▸ PROVIDED DATA
=== Section Start ===

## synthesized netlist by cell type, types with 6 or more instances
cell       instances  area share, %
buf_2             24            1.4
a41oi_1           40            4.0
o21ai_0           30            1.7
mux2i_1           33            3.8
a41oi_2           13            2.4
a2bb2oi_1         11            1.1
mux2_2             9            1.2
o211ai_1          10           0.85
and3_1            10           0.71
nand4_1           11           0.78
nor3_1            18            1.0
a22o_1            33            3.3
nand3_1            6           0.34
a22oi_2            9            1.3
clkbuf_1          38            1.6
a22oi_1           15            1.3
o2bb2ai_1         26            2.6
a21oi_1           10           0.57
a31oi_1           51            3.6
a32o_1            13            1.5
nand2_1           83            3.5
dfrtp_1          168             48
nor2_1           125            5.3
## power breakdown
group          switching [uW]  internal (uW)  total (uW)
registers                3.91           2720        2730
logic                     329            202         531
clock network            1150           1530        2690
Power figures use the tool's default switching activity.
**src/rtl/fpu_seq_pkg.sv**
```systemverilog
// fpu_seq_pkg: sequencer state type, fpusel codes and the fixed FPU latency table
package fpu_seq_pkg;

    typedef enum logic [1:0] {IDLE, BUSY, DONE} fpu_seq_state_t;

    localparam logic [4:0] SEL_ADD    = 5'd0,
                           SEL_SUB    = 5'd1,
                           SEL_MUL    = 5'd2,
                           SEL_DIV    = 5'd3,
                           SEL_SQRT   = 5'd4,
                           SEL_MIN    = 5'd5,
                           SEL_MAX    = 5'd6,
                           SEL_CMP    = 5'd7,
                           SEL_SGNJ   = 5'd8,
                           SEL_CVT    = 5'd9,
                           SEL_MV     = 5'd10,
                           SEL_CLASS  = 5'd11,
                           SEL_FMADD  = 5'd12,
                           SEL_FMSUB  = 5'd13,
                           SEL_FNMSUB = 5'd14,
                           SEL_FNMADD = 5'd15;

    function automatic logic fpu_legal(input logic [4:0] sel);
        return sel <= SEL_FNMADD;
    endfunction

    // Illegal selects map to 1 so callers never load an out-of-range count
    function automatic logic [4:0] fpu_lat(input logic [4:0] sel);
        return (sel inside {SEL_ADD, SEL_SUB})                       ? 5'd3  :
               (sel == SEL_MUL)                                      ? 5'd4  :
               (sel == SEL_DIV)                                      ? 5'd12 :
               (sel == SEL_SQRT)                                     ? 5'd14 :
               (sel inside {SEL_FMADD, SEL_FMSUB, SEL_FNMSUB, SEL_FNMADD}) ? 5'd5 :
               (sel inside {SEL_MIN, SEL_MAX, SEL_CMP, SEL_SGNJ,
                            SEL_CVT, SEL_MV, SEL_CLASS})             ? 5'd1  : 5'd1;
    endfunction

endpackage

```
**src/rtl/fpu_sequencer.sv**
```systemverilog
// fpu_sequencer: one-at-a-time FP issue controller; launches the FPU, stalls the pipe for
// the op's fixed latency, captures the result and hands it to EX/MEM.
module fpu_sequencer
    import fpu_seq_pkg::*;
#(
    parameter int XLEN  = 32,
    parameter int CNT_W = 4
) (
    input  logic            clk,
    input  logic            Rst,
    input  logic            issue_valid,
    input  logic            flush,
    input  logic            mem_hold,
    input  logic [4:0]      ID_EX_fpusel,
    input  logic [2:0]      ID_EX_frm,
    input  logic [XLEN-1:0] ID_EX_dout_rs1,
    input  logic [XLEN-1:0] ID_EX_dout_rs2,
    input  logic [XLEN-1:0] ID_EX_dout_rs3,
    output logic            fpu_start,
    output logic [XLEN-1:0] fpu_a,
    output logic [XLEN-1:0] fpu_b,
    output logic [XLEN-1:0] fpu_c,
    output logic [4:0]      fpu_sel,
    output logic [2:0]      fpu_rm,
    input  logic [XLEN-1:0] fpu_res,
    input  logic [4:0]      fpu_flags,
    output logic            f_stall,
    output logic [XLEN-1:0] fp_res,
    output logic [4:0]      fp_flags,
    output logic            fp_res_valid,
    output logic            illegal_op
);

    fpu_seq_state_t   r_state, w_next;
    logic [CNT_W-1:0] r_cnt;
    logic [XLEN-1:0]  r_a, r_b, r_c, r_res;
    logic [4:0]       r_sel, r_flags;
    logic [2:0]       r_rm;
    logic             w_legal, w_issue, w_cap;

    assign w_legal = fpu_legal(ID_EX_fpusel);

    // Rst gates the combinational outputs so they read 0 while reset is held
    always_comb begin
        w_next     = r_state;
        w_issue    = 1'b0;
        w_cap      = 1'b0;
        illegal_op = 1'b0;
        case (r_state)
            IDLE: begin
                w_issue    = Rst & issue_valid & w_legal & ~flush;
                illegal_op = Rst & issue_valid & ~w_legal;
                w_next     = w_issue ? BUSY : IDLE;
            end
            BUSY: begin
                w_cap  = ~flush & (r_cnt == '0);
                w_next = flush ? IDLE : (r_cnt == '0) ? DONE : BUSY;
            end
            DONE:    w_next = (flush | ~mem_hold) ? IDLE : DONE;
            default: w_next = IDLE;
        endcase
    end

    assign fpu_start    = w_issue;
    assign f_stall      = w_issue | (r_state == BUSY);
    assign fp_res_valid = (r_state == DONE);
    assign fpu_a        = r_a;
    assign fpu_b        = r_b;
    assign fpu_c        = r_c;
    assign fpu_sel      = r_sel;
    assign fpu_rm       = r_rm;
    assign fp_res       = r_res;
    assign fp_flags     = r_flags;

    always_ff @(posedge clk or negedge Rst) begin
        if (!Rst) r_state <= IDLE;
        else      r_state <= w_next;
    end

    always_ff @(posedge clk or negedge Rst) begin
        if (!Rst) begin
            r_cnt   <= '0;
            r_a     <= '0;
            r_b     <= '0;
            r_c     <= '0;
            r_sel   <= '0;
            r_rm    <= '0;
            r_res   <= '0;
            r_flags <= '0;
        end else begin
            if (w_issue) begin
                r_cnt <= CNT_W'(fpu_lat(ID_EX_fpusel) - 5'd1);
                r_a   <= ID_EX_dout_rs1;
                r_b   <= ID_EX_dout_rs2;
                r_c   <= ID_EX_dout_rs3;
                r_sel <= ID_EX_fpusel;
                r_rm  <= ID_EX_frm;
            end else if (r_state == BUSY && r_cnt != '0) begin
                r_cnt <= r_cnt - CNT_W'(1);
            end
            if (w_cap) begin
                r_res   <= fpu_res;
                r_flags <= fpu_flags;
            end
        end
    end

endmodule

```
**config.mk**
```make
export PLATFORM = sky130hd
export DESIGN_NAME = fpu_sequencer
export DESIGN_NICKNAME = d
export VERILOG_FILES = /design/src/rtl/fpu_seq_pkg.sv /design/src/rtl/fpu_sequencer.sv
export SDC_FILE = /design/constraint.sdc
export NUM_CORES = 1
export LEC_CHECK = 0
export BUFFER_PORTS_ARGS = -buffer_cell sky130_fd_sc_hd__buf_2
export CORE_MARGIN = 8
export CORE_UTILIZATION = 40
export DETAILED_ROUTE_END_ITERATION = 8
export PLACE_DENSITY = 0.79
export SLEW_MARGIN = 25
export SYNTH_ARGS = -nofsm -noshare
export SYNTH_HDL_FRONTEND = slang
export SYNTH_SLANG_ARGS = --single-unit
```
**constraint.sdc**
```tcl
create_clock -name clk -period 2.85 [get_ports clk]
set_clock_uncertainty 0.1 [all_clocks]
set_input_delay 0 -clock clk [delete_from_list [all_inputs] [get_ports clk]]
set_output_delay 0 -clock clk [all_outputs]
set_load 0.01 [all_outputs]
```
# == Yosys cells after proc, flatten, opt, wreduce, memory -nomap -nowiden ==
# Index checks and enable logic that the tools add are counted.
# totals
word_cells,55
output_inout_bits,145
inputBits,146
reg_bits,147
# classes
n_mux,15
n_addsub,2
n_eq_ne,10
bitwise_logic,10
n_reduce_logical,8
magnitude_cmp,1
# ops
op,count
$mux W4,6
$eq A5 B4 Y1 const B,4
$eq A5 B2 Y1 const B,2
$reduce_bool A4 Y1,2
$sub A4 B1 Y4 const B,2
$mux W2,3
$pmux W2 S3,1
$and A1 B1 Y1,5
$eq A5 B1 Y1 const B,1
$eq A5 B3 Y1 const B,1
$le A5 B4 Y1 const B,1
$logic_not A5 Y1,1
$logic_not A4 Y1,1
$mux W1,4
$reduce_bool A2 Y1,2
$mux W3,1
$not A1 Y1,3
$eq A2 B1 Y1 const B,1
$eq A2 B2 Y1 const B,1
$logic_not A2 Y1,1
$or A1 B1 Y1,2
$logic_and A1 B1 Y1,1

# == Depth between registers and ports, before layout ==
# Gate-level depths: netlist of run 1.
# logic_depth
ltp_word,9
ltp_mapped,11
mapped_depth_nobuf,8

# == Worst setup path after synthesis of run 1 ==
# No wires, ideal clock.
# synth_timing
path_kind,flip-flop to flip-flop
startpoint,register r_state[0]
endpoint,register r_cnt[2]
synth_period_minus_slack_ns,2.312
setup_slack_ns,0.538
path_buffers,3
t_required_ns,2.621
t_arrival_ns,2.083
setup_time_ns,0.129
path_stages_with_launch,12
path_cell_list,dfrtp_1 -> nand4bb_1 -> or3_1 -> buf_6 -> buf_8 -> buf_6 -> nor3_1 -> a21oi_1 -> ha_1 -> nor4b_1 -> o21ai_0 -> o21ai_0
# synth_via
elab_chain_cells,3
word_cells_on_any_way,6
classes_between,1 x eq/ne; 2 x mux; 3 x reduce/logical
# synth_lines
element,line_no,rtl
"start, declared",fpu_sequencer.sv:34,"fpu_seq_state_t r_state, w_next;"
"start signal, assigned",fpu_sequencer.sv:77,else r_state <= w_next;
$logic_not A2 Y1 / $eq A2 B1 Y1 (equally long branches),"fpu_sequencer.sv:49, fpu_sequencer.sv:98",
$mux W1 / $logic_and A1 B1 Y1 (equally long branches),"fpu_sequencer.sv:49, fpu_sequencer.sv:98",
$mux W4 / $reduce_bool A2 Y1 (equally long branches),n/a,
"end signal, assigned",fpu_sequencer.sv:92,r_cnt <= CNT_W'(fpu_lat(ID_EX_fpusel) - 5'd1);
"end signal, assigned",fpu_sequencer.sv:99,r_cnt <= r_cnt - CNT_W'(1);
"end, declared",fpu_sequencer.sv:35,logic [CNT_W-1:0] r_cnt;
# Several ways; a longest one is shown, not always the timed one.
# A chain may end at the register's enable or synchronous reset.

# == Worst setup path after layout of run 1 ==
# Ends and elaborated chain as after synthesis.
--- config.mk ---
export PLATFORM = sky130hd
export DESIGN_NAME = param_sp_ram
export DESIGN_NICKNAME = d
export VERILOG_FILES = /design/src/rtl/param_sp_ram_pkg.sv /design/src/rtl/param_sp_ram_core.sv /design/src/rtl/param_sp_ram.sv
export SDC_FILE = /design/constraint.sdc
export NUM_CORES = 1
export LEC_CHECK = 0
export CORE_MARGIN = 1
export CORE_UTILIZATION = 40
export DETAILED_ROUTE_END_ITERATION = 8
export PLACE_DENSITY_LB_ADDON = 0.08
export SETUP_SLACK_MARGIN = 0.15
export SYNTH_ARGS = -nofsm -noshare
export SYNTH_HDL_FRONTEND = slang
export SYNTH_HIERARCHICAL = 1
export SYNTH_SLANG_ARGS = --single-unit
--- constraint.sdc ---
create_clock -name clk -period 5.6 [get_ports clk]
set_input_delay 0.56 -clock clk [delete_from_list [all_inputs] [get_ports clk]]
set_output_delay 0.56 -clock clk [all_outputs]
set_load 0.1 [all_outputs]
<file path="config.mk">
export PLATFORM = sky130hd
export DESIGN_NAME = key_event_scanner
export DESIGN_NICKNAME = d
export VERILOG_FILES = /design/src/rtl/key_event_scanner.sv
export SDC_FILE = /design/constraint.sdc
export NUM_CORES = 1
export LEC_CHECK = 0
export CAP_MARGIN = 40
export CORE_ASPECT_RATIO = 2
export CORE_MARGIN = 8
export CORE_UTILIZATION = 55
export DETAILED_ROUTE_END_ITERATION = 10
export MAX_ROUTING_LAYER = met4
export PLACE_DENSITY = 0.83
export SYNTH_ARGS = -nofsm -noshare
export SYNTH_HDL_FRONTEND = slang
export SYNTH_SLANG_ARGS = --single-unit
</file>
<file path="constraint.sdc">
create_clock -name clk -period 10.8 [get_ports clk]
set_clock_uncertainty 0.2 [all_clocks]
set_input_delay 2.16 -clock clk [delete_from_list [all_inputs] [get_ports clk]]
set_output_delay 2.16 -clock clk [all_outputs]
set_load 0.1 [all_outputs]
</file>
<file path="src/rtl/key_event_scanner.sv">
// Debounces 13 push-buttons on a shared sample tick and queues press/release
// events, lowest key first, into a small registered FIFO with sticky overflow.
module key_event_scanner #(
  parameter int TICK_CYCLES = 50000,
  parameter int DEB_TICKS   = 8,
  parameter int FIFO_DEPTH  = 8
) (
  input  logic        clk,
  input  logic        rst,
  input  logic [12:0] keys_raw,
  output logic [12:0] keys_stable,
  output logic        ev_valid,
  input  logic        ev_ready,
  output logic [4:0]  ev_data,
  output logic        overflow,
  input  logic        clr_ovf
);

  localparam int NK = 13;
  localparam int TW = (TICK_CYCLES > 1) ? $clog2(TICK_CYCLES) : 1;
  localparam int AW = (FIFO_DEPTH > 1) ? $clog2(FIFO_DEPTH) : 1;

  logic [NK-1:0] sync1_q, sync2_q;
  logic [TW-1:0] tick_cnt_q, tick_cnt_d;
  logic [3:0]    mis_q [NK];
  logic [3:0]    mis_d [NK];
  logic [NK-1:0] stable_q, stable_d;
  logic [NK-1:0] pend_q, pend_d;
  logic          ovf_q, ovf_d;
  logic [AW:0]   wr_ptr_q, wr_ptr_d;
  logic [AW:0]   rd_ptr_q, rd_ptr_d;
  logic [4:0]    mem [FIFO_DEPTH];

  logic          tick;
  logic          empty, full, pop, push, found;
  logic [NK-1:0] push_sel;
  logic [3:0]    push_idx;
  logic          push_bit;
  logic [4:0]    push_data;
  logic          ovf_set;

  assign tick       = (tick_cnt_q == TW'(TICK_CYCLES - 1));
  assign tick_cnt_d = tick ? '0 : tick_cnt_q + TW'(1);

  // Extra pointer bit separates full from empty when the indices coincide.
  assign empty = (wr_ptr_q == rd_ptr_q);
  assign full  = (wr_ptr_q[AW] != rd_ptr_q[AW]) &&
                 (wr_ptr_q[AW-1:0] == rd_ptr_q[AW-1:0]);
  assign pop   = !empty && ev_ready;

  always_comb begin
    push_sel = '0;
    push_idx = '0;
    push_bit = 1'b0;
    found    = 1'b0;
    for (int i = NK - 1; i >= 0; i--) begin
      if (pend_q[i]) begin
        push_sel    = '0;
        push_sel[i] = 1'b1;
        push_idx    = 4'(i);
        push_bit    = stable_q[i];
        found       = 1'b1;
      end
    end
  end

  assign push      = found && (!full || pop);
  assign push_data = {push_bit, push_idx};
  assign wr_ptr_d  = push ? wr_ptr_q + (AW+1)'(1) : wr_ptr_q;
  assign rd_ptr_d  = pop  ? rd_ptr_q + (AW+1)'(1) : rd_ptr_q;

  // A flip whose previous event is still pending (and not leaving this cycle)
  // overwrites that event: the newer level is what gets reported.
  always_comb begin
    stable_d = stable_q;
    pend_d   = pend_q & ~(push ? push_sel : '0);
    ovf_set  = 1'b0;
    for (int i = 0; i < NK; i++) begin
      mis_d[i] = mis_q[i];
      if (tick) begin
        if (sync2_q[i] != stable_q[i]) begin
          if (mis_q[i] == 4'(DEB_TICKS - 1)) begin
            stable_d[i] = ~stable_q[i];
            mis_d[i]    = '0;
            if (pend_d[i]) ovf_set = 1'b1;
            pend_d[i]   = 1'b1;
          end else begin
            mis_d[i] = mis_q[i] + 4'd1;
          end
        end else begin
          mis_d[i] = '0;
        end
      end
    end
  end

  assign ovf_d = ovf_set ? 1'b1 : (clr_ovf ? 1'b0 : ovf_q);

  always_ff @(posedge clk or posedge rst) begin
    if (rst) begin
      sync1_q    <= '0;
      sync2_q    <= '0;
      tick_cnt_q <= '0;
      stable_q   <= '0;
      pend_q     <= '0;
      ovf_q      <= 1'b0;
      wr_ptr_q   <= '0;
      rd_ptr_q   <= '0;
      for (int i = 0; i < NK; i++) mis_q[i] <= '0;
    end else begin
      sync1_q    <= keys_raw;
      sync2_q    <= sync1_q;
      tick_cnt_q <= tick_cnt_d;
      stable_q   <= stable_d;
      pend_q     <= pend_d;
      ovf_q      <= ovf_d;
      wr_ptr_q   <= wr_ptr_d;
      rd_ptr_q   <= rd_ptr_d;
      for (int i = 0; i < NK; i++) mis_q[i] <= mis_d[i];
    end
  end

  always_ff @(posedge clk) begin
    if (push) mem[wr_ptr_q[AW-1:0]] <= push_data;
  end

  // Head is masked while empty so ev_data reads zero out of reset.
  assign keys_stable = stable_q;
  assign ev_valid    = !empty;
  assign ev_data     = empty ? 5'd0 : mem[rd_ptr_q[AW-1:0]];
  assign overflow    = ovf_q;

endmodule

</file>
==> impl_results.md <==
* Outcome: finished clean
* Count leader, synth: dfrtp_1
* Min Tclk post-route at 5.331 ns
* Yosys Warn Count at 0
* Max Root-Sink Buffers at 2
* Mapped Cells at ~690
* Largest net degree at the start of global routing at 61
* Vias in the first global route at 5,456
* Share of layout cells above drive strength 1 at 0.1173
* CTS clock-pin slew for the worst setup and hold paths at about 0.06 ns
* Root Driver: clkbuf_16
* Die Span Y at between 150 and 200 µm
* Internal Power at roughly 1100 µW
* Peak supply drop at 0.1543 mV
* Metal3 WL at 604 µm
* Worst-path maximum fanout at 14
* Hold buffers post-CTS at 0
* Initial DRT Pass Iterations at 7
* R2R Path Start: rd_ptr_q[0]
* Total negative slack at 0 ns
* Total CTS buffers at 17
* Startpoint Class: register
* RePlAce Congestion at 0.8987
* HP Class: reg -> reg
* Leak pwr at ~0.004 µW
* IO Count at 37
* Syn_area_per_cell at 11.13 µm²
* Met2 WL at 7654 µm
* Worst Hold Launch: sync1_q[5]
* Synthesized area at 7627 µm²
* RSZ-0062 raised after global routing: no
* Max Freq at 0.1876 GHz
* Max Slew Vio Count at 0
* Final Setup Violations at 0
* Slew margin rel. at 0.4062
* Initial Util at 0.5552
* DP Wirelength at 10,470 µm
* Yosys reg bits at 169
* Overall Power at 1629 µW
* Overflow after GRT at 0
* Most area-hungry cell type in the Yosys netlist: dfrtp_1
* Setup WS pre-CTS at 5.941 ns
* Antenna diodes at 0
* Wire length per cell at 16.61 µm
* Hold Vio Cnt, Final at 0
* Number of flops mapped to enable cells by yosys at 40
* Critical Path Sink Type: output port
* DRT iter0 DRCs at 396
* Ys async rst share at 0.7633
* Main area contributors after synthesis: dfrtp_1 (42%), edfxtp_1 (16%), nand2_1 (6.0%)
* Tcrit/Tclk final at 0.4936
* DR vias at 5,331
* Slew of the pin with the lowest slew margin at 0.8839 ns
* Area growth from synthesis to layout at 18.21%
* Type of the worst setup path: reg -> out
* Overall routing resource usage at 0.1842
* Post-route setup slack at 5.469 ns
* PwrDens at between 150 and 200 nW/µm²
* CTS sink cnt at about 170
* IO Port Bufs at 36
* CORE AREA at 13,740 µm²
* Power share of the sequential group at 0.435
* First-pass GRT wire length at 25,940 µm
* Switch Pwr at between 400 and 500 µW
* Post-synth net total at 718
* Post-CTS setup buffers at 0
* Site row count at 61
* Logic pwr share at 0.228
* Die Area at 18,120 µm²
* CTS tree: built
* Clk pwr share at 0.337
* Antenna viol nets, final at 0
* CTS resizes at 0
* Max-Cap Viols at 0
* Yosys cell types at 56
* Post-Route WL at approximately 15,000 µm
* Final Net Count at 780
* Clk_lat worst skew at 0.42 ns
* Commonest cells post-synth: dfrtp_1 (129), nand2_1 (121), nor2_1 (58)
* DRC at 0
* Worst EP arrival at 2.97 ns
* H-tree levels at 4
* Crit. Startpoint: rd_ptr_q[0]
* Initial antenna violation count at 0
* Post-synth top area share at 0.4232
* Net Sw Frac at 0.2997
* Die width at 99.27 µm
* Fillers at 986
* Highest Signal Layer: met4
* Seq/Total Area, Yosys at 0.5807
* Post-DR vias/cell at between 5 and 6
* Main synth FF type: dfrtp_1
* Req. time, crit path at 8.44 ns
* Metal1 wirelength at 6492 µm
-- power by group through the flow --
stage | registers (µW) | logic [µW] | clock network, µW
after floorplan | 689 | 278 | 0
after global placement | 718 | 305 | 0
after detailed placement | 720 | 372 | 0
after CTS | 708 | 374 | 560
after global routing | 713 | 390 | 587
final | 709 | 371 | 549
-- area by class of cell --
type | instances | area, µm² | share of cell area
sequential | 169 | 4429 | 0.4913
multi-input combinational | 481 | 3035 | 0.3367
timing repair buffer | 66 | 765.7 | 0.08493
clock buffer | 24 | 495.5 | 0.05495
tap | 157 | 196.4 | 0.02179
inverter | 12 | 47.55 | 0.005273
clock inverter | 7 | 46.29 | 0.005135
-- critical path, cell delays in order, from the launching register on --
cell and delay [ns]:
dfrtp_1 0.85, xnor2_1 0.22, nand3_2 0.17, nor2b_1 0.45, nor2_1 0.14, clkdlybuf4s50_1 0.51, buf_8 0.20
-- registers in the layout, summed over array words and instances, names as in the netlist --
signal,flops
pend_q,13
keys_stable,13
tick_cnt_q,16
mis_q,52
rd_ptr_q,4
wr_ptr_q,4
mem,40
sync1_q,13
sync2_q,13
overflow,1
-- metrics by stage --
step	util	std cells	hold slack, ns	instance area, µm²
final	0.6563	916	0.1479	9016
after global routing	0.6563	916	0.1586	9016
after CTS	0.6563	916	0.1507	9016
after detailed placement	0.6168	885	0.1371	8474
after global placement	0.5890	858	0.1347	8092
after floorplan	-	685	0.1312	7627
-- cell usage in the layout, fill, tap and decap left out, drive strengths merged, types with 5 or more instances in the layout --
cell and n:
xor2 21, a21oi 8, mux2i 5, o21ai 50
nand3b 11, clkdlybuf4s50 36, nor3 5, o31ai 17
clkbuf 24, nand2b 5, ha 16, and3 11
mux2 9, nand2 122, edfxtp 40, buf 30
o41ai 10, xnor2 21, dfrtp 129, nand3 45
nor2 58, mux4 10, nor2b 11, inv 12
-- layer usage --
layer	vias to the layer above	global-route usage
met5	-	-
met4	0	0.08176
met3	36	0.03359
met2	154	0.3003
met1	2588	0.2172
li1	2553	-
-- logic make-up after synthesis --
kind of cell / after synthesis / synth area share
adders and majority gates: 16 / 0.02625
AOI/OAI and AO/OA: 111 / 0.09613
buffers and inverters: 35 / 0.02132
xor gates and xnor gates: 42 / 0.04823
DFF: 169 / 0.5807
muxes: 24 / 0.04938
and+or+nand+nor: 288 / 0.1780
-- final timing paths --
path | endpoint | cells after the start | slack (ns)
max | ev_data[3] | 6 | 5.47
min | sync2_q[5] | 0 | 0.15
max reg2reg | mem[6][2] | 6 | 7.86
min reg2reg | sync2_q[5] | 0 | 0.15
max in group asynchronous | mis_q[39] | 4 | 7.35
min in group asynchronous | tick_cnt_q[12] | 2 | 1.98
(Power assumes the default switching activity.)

=== Section End ===

▸ EXERCISE DESCRIPTION
Please reproduce the lines from the line with "-- metrics by" to the line with "clkbuf 24, nand2b 5, ha 16, and3 11", both ends included, exactly as they appear above.

▸ ANSWER FOR THIS EXERCISE
-- metrics by stage --
step	util	std cells	hold slack, ns	instance area, µm²
final	0.6563	916	0.1479	9016
after global routing	0.6563	916	0.1586	9016
after CTS	0.6563	916	0.1507	9016
after detailed placement	0.6168	885	0.1371	8474
after global placement	0.5890	858	0.1347	8092
after floorplan	-	685	0.1312	7627
-- cell usage in the layout, fill, tap and decap left out, drive strengths merged, types with 5 or more instances in the layout --
cell and n:
xor2 21, a21oi 8, mux2i 5, o21ai 50
nand3b 11, clkdlybuf4s50 36, nor3 5, o31ai 17
clkbuf 24, nand2b 5, ha 16, and3 11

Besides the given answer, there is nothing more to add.